[What to do]: From the first line of the material below to the line containing "export VERILOG_FILES = /design/src/rtl/eth_fifo_pkg.sv", repeat every line exactly and add nothing.

=-=-=

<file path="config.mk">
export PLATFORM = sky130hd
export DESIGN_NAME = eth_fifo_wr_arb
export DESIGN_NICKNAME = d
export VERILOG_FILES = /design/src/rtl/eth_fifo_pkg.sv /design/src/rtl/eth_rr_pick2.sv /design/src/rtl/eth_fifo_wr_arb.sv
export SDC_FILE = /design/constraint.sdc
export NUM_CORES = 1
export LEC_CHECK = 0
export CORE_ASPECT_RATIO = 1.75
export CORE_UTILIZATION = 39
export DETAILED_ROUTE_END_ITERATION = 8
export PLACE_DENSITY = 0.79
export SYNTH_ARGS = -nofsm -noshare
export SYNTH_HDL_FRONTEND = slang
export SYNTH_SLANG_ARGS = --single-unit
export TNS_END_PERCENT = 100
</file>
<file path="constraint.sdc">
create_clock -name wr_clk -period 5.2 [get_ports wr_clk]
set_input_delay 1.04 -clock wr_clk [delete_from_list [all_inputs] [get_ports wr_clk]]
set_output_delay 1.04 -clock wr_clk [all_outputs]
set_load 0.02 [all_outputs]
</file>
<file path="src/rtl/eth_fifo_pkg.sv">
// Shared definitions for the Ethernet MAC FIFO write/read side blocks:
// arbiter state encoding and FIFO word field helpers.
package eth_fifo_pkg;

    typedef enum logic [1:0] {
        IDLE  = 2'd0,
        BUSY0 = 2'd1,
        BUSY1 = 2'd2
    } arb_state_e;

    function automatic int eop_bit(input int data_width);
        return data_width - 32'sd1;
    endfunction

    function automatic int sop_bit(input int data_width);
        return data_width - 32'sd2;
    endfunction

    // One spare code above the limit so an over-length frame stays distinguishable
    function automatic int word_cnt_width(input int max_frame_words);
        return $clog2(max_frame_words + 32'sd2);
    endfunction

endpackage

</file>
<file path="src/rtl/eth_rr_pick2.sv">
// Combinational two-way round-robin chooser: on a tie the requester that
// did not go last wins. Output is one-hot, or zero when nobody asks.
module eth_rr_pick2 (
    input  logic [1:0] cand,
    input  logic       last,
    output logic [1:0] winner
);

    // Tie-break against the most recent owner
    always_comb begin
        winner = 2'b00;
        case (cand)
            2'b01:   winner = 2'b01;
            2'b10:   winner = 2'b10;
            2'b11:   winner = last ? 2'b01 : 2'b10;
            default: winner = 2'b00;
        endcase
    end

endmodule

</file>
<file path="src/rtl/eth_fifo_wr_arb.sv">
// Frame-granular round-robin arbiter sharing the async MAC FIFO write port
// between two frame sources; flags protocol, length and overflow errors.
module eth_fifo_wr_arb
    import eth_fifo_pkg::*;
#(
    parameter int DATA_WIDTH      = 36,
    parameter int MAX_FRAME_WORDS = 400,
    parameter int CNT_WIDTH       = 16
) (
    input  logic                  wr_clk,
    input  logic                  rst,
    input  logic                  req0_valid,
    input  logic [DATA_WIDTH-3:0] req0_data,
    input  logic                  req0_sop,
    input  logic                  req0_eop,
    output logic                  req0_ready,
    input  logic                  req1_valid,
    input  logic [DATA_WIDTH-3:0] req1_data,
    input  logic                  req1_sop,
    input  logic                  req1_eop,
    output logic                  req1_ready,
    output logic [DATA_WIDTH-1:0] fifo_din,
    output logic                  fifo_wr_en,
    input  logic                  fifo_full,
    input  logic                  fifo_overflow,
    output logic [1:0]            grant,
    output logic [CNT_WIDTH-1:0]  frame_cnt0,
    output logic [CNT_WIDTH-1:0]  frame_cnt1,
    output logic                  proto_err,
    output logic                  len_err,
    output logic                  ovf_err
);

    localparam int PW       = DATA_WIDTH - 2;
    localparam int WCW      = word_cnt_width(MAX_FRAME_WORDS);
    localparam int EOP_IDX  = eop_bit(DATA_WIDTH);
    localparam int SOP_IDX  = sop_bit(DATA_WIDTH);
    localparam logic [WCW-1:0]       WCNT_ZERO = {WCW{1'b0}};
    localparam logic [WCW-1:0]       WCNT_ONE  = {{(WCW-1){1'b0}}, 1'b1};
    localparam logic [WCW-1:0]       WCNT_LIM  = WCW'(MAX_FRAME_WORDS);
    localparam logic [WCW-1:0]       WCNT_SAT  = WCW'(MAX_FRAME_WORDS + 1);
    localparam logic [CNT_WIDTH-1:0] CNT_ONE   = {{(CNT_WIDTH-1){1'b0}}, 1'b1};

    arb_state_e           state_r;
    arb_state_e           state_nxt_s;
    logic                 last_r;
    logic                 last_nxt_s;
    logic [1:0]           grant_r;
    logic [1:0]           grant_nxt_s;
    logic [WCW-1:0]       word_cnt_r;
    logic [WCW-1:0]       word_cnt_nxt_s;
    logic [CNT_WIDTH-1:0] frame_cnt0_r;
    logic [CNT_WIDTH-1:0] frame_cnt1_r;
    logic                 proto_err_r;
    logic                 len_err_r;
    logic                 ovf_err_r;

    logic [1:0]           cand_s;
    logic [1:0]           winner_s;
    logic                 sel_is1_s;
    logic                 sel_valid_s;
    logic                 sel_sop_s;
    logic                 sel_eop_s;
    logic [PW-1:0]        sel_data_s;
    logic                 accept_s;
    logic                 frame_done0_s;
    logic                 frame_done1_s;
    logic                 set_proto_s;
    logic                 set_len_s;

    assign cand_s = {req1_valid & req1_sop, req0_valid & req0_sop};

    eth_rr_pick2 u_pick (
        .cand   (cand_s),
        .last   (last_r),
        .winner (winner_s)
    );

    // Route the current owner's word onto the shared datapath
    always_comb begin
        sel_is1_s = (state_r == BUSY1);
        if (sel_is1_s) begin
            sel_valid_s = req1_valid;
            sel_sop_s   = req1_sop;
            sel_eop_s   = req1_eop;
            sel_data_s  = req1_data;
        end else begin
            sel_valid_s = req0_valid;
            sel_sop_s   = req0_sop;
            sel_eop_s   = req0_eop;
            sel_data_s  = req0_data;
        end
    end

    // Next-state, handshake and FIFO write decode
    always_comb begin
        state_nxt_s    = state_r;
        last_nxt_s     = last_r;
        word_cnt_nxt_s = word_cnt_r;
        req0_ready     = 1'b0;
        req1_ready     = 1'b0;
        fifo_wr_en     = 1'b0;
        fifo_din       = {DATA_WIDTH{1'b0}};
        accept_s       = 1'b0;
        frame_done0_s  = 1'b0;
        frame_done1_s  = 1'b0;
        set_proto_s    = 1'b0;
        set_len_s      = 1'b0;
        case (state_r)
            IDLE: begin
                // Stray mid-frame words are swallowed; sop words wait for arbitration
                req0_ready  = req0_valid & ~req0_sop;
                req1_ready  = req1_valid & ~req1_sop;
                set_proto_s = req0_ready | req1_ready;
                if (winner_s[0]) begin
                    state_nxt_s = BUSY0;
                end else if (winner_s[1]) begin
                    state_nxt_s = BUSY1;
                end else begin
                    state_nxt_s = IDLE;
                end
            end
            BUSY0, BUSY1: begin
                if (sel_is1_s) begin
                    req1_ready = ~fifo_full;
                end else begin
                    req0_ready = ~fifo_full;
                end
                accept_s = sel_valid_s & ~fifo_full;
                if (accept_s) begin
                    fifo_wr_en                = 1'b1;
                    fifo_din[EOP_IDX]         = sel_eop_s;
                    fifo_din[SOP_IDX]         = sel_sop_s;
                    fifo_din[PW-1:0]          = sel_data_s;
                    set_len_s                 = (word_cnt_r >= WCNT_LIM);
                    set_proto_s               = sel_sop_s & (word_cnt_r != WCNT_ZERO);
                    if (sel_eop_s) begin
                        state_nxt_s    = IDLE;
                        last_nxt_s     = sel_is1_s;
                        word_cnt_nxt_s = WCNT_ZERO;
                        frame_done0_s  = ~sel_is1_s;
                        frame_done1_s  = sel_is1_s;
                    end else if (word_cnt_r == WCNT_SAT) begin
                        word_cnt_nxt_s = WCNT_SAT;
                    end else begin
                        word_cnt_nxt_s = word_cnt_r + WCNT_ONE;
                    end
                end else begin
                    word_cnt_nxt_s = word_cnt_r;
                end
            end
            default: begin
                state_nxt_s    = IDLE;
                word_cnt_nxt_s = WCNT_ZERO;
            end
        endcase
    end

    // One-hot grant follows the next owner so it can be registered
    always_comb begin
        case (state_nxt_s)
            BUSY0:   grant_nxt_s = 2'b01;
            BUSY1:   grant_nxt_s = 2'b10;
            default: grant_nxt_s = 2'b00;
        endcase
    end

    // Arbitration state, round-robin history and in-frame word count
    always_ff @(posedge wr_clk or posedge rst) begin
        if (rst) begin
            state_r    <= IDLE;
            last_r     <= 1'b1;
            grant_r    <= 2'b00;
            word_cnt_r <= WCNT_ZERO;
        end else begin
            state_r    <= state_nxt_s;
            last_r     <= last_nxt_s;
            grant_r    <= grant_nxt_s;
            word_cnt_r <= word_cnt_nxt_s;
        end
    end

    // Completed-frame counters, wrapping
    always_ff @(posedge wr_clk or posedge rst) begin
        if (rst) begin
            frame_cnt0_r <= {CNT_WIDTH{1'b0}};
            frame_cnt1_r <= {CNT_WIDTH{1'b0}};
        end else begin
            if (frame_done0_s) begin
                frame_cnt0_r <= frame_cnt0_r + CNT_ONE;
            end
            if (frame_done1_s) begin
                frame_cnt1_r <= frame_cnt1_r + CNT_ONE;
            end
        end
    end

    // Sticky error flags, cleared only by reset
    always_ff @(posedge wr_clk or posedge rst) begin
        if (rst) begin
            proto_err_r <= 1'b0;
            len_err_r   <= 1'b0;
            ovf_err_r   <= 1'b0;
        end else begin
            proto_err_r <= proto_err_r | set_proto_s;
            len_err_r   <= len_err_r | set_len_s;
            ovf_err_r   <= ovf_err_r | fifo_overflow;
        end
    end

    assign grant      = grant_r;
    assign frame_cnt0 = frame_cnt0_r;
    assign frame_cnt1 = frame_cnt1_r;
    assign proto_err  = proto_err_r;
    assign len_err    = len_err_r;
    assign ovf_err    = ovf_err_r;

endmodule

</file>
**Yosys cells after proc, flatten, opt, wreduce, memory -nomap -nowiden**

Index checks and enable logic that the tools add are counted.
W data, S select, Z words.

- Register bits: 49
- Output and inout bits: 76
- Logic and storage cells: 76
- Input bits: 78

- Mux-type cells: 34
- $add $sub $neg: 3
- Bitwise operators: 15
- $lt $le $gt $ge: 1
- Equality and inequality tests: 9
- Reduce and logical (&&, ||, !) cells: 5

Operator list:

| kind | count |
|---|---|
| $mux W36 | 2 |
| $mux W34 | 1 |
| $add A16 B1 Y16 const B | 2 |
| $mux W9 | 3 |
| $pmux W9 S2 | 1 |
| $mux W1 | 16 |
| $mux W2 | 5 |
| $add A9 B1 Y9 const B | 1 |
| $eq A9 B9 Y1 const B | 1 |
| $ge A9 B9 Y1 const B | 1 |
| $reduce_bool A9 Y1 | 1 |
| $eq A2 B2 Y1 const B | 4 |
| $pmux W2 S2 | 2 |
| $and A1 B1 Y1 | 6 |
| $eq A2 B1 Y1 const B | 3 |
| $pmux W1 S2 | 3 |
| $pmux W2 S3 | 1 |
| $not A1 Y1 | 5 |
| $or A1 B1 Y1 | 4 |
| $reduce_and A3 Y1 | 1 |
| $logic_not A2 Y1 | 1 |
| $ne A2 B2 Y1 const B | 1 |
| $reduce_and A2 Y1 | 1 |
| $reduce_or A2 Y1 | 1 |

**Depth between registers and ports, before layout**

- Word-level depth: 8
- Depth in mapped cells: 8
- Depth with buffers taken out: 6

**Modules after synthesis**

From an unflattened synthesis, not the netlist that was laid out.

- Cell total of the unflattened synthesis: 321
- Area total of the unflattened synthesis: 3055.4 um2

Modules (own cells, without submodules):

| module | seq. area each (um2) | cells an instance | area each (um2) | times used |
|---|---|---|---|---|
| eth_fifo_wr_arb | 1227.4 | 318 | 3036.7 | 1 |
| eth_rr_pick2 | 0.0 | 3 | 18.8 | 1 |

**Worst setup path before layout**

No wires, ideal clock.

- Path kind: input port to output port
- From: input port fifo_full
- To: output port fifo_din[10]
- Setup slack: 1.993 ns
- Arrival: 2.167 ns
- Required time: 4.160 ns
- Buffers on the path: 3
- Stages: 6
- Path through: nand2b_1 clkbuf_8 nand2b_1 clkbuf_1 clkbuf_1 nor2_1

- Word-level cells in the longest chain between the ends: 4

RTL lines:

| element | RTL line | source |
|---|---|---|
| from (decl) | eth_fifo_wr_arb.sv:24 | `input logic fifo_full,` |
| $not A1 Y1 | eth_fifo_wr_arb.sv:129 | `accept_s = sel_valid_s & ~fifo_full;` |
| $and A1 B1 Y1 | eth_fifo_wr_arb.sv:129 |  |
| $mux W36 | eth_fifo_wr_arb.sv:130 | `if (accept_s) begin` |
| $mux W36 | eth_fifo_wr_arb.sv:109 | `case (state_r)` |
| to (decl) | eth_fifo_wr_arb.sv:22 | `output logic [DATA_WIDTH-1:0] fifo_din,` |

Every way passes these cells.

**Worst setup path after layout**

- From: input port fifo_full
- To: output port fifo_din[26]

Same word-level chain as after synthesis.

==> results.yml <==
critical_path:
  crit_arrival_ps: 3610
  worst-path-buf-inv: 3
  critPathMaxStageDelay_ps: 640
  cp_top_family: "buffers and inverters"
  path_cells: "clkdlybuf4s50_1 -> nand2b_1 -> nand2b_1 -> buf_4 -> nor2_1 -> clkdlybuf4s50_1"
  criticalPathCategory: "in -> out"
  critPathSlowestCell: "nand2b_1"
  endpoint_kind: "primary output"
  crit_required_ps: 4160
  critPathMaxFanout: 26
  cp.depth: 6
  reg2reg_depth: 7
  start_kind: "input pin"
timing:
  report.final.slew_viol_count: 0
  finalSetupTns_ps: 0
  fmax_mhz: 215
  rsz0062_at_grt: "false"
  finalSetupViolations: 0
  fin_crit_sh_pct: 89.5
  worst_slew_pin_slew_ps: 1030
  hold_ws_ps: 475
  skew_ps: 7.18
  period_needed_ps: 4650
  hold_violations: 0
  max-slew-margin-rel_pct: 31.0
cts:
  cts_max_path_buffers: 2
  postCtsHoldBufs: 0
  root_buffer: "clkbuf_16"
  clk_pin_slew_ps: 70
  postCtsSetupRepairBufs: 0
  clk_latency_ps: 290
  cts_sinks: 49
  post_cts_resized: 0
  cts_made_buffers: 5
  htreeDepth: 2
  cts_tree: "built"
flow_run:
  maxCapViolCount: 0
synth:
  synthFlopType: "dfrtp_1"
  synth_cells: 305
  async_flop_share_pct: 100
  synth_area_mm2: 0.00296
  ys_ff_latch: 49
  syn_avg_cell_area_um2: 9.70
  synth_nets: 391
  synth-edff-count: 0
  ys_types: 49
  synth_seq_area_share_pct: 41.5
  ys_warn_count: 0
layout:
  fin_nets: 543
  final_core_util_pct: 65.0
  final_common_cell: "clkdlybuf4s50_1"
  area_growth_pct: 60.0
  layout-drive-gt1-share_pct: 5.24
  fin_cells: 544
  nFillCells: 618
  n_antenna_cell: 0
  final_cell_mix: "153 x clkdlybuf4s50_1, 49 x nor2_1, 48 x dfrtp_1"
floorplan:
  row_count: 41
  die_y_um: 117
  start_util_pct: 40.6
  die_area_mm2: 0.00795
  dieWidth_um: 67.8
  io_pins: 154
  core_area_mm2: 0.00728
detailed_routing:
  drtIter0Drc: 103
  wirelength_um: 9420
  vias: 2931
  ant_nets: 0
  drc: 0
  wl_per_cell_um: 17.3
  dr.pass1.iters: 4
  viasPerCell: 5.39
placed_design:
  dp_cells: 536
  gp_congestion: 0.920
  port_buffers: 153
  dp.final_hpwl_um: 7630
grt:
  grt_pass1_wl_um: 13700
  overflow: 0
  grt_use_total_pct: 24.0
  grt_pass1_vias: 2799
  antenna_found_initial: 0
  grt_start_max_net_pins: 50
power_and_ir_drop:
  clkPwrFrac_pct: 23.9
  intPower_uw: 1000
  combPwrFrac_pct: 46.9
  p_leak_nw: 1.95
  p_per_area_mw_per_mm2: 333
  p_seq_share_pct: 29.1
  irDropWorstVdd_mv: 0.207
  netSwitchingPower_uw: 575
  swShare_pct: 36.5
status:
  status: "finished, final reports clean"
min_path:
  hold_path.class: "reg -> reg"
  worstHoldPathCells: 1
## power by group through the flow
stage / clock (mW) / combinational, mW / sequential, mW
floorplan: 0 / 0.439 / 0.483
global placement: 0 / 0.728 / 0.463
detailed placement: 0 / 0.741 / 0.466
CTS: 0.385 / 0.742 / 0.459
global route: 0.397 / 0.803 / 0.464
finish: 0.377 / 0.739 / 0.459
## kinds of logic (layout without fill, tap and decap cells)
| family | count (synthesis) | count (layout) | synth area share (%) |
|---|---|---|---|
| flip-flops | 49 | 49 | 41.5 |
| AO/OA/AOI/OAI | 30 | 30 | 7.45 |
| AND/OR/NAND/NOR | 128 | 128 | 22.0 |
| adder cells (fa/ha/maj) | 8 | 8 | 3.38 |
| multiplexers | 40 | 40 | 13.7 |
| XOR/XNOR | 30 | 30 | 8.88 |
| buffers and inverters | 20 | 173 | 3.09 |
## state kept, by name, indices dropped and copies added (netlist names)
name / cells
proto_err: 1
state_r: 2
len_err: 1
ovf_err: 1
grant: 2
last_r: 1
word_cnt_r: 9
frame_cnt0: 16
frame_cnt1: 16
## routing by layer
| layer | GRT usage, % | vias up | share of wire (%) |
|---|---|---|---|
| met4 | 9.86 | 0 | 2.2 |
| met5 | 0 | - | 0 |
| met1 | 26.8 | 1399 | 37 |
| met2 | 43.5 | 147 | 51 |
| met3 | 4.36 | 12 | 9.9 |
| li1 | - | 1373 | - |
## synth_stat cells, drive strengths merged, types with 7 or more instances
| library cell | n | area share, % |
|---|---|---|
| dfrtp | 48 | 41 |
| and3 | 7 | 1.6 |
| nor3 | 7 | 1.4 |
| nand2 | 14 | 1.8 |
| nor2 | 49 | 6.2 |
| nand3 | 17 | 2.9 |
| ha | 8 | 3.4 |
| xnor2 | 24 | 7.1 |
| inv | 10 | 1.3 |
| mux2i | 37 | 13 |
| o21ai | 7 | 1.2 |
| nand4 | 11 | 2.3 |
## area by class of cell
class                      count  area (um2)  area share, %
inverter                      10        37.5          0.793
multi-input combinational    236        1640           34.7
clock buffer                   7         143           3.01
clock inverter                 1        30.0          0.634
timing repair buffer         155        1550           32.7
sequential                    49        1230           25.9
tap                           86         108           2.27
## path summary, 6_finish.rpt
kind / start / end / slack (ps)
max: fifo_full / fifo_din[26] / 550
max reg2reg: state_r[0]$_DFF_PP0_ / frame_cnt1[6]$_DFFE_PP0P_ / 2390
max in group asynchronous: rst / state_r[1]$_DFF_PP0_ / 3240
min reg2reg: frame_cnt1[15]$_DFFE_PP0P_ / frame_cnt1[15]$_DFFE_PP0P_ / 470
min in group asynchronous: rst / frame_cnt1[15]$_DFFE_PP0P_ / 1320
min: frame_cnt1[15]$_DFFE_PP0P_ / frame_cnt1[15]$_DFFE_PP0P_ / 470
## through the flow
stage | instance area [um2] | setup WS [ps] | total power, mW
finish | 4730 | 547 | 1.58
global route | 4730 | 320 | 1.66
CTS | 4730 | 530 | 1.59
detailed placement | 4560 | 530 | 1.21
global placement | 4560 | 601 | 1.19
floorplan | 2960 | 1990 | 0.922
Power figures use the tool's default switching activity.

=-=-=

[Result for this exercise]:
<file path="config.mk">
export PLATFORM = sky130hd
export DESIGN_NAME = eth_fifo_wr_arb
export DESIGN_NICKNAME = d
export VERILOG_FILES = /design/src/rtl/eth_fifo_pkg.sv /design/src/rtl/eth_rr_pick2.sv /design/src/rtl/eth_fifo_wr_arb.sv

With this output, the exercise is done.